I’m also still bullish on the long-term leverage Agilent has to genomics, sequencing, and structural chemistry. Cell analysis and structural chemistry are still in their infancy insofar as driving drug development, and there is a long runway for growth in areas like next-gen sequencing (for research and diagnostics) and new therapies like RNA interference (Alnylam’s core technology), messenger RNA (the core technology at BioNTech (BNTX), antisense (Ionis (IONS), gene therapies, and other newer approaches like gene and exon editing. To that end, I’d point out that Roche (OTCQX:RHHBY) has signed six partnership deals over the last four years with biotechs targeting RNA in one form or another, and they’re not the only Big Pharma pursuing this area.
The Outlook
Although Agilent did about as I expected in FY’23, that hasn’t been the case in FY’24 as the sharp downturn in biopharma capex, not to mention weaker trends in the chemical industry, government/academic labs, and food/beverage have hit the company harder than I expected.
I’m expecting revenue to decline 5% or 6% this year, but rebound about 7% next year and grow around 8% for a few years after that. Not surprisingly, I DO have Amvuttra-driven revenue in my Agilent model, though there are certainly uncertainties as to the timing and magnitude of the ramp here (the drug isn’t even approved yet for ATTR-CM and won’t be launched until 2025). Long term, I’m still looking for around 5% to 6% revenue growth from Agilent and that’s without considering any meaningful M&A.
Margins seem to be holding up okay for now, and I think Agilent will get by with a slight decline in EBITDA margin from FY’23 and a point or so decline in operating margin before rebounding in FY’25 and climbing toward 30% (operating margin) and the low/mid-30%’s (EBITDA). I still expect free cash flow production to scale up with revenue growth, reaching the mid-20%’s over the next three to five years and then slowly climbing toward the high-20%’s over time, driving high single-digit (around 8%) annualized FCF growth.
The bad news regarding Agilent’s relative outperformance is that a stock that wasn’t all that cheap to begin with really isn’t meaningfully cheaper now.

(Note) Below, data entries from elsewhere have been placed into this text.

==> src/rtl/arb_pkg.sv <==
// ============================================================================
// Module   : arb_pkg
// Brief    : Shared sizes, FSM encoding and an 8-bit lowest-set-bit helper
//            for the 64-way round-robin arbiter.
// Revision : 1.0
// ============================================================================
`default_nettype none

package arb_pkg;

    localparam int N_REQ   = 64;
    localparam int IDX_W   = 6;
    localparam int GRP_W   = 8;
    localparam int GRP_N   = 8;
    localparam int GRP_IDX = 3;

    localparam int ST_W = 1;
    localparam logic [ST_W-1:0] ST_IDLE  = 1'b0;
    localparam logic [ST_W-1:0] ST_GRANT = 1'b1;

    // Scanning downward means the lowest set bit is the last one written.
    function automatic logic [GRP_IDX-1:0] lsb8(input logic [GRP_W-1:0] v);
        logic [GRP_IDX-1:0] r;
        r = '0;
        for (int i = GRP_W - 1; i >= 0; i--) begin
            if (v[i]) begin
                r = GRP_IDX'(i);
            end
        end
        return r;
    endfunction

endpackage

`default_nettype wire

==> src/rtl/pri_enc_64.sv <==
// ============================================================================
// Module   : pri_enc_64
// Brief    : Combinational 64-bit lowest-set-bit encoder, built as eight
//            8-bit group encoders plus one 8-bit group-select encoder.
// Revision : 1.0
// ============================================================================
`default_nettype none

module pri_enc_64
    import arb_pkg::*;
(
    input  logic [N_REQ-1:0] vec,
    output logic [IDX_W-1:0] idx,
    output logic             any
);

    logic [GRP_N-1:0]   w_grp_any;
    logic [GRP_IDX-1:0] w_grp_idx [GRP_N];
    logic [GRP_IDX-1:0] w_sel;

    generate
        for (genvar g = 0; g < GRP_N; g++) begin : g_grp
            assign w_grp_any[g] = |vec[g*GRP_W +: GRP_W];
            assign w_grp_idx[g] = lsb8(vec[g*GRP_W +: GRP_W]);
        end
    endgenerate

    // Upper index bits pick the group, lower bits come from that group.
    always_comb begin
        w_sel = lsb8(w_grp_any);
        idx   = {w_sel, w_grp_idx[w_sel]};
        any   = |w_grp_any;
    end

endmodule

`default_nettype wire

==> src/rtl/rr_arb_64.sv <==
// ============================================================================
// Module   : rr_arb_64
// Brief    : 64-requester round-robin arbiter with a registered, handshake-
//            locked 6-bit winner index for the downstream 6->64 decoder.
// Revision : 1.0
// ============================================================================
`default_nettype none

module rr_arb_64
    import arb_pkg::*;
#(
    parameter logic [5:0] PTR_INIT = 6'd0
) (
    input  logic             clk,
    input  logic             rst,
    input  logic [N_REQ-1:0] req,
    output logic             gnt_valid,
    output logic [IDX_W-1:0] gnt_idx,
    input  logic             gnt_ready,
    output logic [IDX_W-1:0] ptr
);

    logic [ST_W-1:0]  r_state;
    logic [ST_W-1:0]  w_state_nxt;
    logic [IDX_W-1:0] r_gnt_idx;
    logic [IDX_W-1:0] r_ptr;

    logic             w_fire;
    logic [IDX_W-1:0] w_idx_inc;
    logic [IDX_W-1:0] w_s;
    logic [N_REQ-1:0] w_rot;
    logic [IDX_W-1:0] w_enc_idx;
    logic             w_any;
    logic [IDX_W-1:0] w_winner;
    logic             w_load;

    assign w_fire    = gnt_valid & gnt_ready;
    assign w_idx_inc = r_gnt_idx + IDX_W'(1);
    assign w_s       = w_fire ? w_idx_inc : r_ptr;

    // Bit 0 of the rotated vector is requester s, so the encoder's lowest
    // set bit is the first requester at or above s, wrapping 63 -> 0.
    generate
        for (genvar gi = 0; gi < N_REQ; gi++) begin : g_rot
            assign w_rot[gi] = req[w_s + IDX_W'(gi)];
        end
    endgenerate

    pri_enc_64 u_pri_enc (
        .vec (w_rot),
        .idx (w_enc_idx),
        .any (w_any)
    );

    assign w_winner = w_enc_idx + w_s;

    // A new grant is loaded from IDLE, or back-to-back when the current one fires.
    assign w_load = w_any & ((r_state == ST_IDLE) | w_fire);

    always_ff @(posedge clk) begin
        if (rst) begin
            r_state <= ST_IDLE;
        end else begin
            r_state <= w_state_nxt;
        end
    end

    always_comb begin
        w_state_nxt = r_state;
        case (r_state)
            ST_IDLE: begin
                if (w_any) begin
                    w_state_nxt = ST_GRANT;
                end
            end
            ST_GRANT: begin
                if (w_fire && !w_any) begin
                    w_state_nxt = ST_IDLE;
                end
            end
            default: w_state_nxt = ST_IDLE;
        endcase
    end

    always_comb begin
        gnt_valid = (r_state == ST_GRANT);
        gnt_idx   = r_gnt_idx;
        ptr       = r_ptr;
    end

    always_ff @(posedge clk) begin
        if (rst) begin
            r_gnt_idx <= '0;
            r_ptr     <= PTR_INIT;
        end else begin
            if (w_load) begin
                r_gnt_idx <= w_winner;
            end
            if (w_fire) begin
                r_ptr <= w_idx_inc;
            end
        end
    end

endmodule

`default_nettype wire

==> config.mk <==
export PLATFORM = sky130hd
export DESIGN_NAME = rr_arb_64
export DESIGN_NICKNAME = d
export VERILOG_FILES = /design/src/rtl/arb_pkg.sv /design/src/rtl/pri_enc_64.sv /design/src/rtl/rr_arb_64.sv
export SDC_FILE = /design/constraint.sdc
export NUM_CORES = 1
export LEC_CHECK = 0
export CORE_UTILIZATION = 45
export CTS_BUF_LIST = sky130_fd_sc_hd__clkbuf_16
export DETAILED_ROUTE_END_ITERATION = 7
export GPL_ROUTABILITY_DRIVEN = 0
export PLACE_DENSITY = 0.61
export SETUP_SLACK_MARGIN = 0.5
export SLEW_MARGIN = 5
export SYNTH_ARGS = -nofsm -noshare
export SYNTH_HDL_FRONTEND = slang
export SYNTH_SLANG_ARGS = --single-unit
==> constraint.sdc <==
create_clock -name clk -period 9.65 [get_ports clk]
set_clock_uncertainty 0.1 [all_clocks]
set_input_delay 2.895 -clock clk [delete_from_list [all_inputs] [get_ports clk]]
set_output_delay 2.895 -clock clk [all_outputs]
set_load 0.02 [all_outputs]
**Yosys cells after proc, flatten, opt, wreduce, memory -nomap -nowiden**

Cells that the tools add are included.

- $add $sub $neg: 65
- $lt $le $gt $ge: 65
- Muxes and demuxes: 207
- Bitwise logic cells: 5
- Reductions and logical operators: 11

Operator list:

| kind | count |
|---|---|
| $lt A6 B7 Y1 const B | 64 |
| $bmux W1 S6 | 64 |
| $mux W3 | 74 |
| $add A6 B6 Y6 const B | 32 |
| $add A6 B5 Y6 const B | 16 |
| $mux W1 | 66 |
| $reduce_or A64 Y1 | 1 |
| $reduce_or A8 Y1 | 8 |
| $add A6 B4 Y6 const B | 8 |
| $add A6 B3 Y6 const B | 4 |
| $add A6 B1 Y6 const B | 2 |
| $add A6 B2 Y6 const B | 2 |
| $bmux W3 S3 | 1 |
| $add A6 B6 Y6 | 1 |
| $mux W6 | 1 |
| $ge A4 B4 Y1 const B | 1 |
| $not A3 Y4 | 1 |
| $and A1 B1 Y1 | 2 |
| $pmux W1 S2 | 1 |
| $logic_and A1 B1 Y1 | 1 |
| $logic_not A1 Y1 | 1 |
| $not A1 Y1 | 1 |
| $or A1 B1 Y1 | 1 |

- Register bits after elaboration: 13
- Bits of input ports: 67
- Output and inout port bits: 13

**Depth between registers and ports, before layout**

Gate-level depths: netlist (run 1).

- Depth in word-level cells: 19
- Mapped depth: 30
- Gate-level depth less buffers: 25

**By module**

Synthesis (run 1) repeated with hierarchy kept, for this count alone.

- Cells, all modules: 1208
- Area total of the unflattened synthesis: 9700.6 sq um

Modules (own cells, without submodules):

| module | instances | cells each | area each (sq um) |
|---|---|---|---|
| rr_arb_64 | 1 | 1066 | 8692.1 |
| pri_enc_64 | 1 | 142 | 1008.5 |

**Worst setup path after synthesis (run 1)**

Ideal clock, no wire load.

- Kind: input to register
- From: in gnt_ready
- To: reg r_gnt_idx[4] (netlist: gnt_idx[4])
- Library setup time: 0.058 ns
- Arrival: 8.992 ns
- Data required time: 9.492 ns
- Slack: 0.500 ns
- Cell stages on the path: 29
- Path buffers: 6
- Cell sequence: buf_4 > nand2_2 > mux2i_4 > clkbuf_1 > clkbuf_1 > ha_1 > clkbuf_1 > inv_1 > o21ai_0 > xnor2_1 > nor2_1 > a21oi_1 > buf_2 > mux2i_1 > mux4_2 > nor4b_4 > and4_1 > o211ai_1 > a21oi_1 > clkbuf_1 > nor4_1 > o21ai_0 > nand2_1 > a221o_1 > ha_1 > ha_1 > o31a_1 > nor4b_2 > a211o_1

- Word-level cells in the longest chain between the ends: 19

Ends and longest elaborated chain:

| item | RTL line | RTL |
|---|---|---|
| from (decl) | rr_arb_64.sv:19 | `input logic gnt_ready,` |
| $and A1 B1 Y1 * | rr_arb_64.sv:37 | `assign w_fire = gnt_valid & gnt_ready;` |
| $mux W6 | -- |  |
| $add A6 B6 Y6 | rr_arb_64.sv:45 | `assign w_rot[gi] = req[w_s + IDX_W'(gi)];` |
| $bmux W1 S6 | rr_arb_64.sv:45 |  |
| $mux W1 (not written as such) | rr_arb_64.sv:45 |  |
| $reduce_or A8 Y1 | pri_enc_64.sv:23 | `assign w_grp_any[g] = \|vec[g*GRP_W +: GRP_W];` |
| $mux W3 (8 in series) | arb_pkg.sv:26 | `if (v[i]) begin` |
| $not A3 Y4 (not written as such) | pri_enc_64.sv:31 | `idx = {w_sel, w_grp_idx[w_sel]};` |
| $bmux W3 S3 | pri_enc_64.sv:31 |  |
| $mux W3 (not written as such) (2 in series) | pri_enc_64.sv:31 |  |
| $add A6 B6 Y6 | rr_arb_64.sv:55 | `assign w_winner = w_enc_idx + w_s;` |
| to (signal assigned) | rr_arb_64.sv:97 | `r_gnt_idx <= w_winner;` |
| to (decl) | rr_arb_64.sv:25 | `logic [IDX_W-1:0] r_gnt_idx;` |

Mark *: on every way between the ends. The rest lies on a longest branch, timed or not. The select of a mux whose other input is x is not followed.
A chain may end at the register's enable or synchronous reset.

**Worst setup path in the final report (run 1)**

Same ends and word-level chain as after synthesis.

==> results of run 1 <==
-- kinds of logic (layout without fill, tap and decap cells) --
kind of cell             Yosys count  after routing  share of synthesized area, %
flip-flops                        13             13                          3.09
adder cells (fa/ha/maj)            8              8                          1.19
XOR/XNOR                          64             64                          7.99
multiplexers                     266            266                          41.1
buffers and inverters             71            147                          4.77
AO/OA/AOI/OAI                    232            232                          19.8
AND/OR/NAND/NOR                  347            347                          22.0
-- worst max-delay path: stages --
cell	delay, ns
dlymetal6s2s_1	0.24
a21bo_2	0.29
nand2_4	0.08
buf_4	0.29
ha_2	0.36
inv_1	0.15
a211oi_1	0.18
buf_4	0.18
nand2_1	0.09
xnor2_2	0.40
mux2_2	0.42
mux4_2	0.49
and3_1	0.24
and4b_1	0.26
nand2_1	0.11
a21oi_1	0.05
buf_4	0.19
and3_1	0.17
o21ai_0	0.13
nand2_1	0.09
a221o_1	0.38
ha_1	0.21
ha_1	0.21
o31a_1	0.31
nor4b_2	0.26
a211o_1	0.12
-- through the flow --
stage	setup slack, ns	cells	hold WS, ns	area (um2)	power (mW)
2_1_floorplan	0.500	1001	0.479	8430	1.60
3_3_place_gp	0.146	1298	0.416	9530	2.19
3_5_place_dp	0.0830	1298	0.417	9530	2.20
4_1_cts	0.460	1303	0.423	9660	2.30
5_1_grt	0.716	1306	0.441	9800	2.51
6_report	0.916	1306	0.419	9800	2.39
-- sequential cells by signal, summed over array words and instances (netlist names) --
name	cells
gnt_idx	6
ptr	6
gnt_valid	1
-- synth_stat cells (all sizes together), types with 20 or more instances --
cell type and number:
mux2i 168, nand3 85, nor2 66, nand2 63, xnor2 59, mux4 58
o21ai 54, buf 40, mux2 40, a21oi 33, and3 29, nor3 25
o22ai 25, clkbuf 20
-- worst max path at each step --
stage	startpoint	endpoint	slack, ns	cells past startpoint
global placement	gnt_ready	gnt_idx[4]	0.15	26
detailed placement	gnt_ready	gnt_idx[4]	0.08	26
CTS	gnt_ready	gnt_idx[4]	0.46	24
global route	gnt_ready	gnt_idx[4]	0.72	25
finish	gnt_ready	gnt_idx[4]	0.92	26
floorplan	gnt_ready	gnt_idx[4]	0.50	29
-- what timing repair did --
| item | CTS | global route |
|---|---|---|
| pin swaps | 1 | 1 |
| resized for setup | 5 | 20 |
| setup buffers | 1 | 3 |
| gates cloned | 0 | 0 |
| hold endpoints to repair | 0 | 0 |
| endpoints found under the setup margin | 4 | 5 |
-- metal layers --
| metal | part of all wire [%] | vias up |
|---|---|---|
| met5 | 0 | - |
| met1 | 41 | 4404 |
| met2 | 45 | 570 |
| met3 | 9.3 | 95 |
| met4 | 5.1 | 0 |
| li1 | - | 4106 |
-- area by class of cell --
cell class	instances	area share (%)
Sequential cell	13	2.65
Inverter	11	0.523
Timing Repair Buffer	132	12.5
Multi-Input combinational cell	917	80.6
Tap cell	229	2.92
Clock inverter	1	0.0383
Clock buffer	3	0.766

I do still see a decent long-term return on a discounted cash flow basis (mid-to-high single-digits), and I can still argue for a slightly higher share price on the basis of growth, margin, and return-driven EV/revenue and EV/EBITDA (including an 20x forward EBITDA multiple).
The Bottom Line
Agilent isn’t a classic bargain and there are plenty of valuation-oriented investors who still won’t touch it at this level. If you’re more of the “growth at a reasonable price” type, though, I do think this recent pullback could be an okay opportunity ahead of what should be a better operating environment in calendar 2025.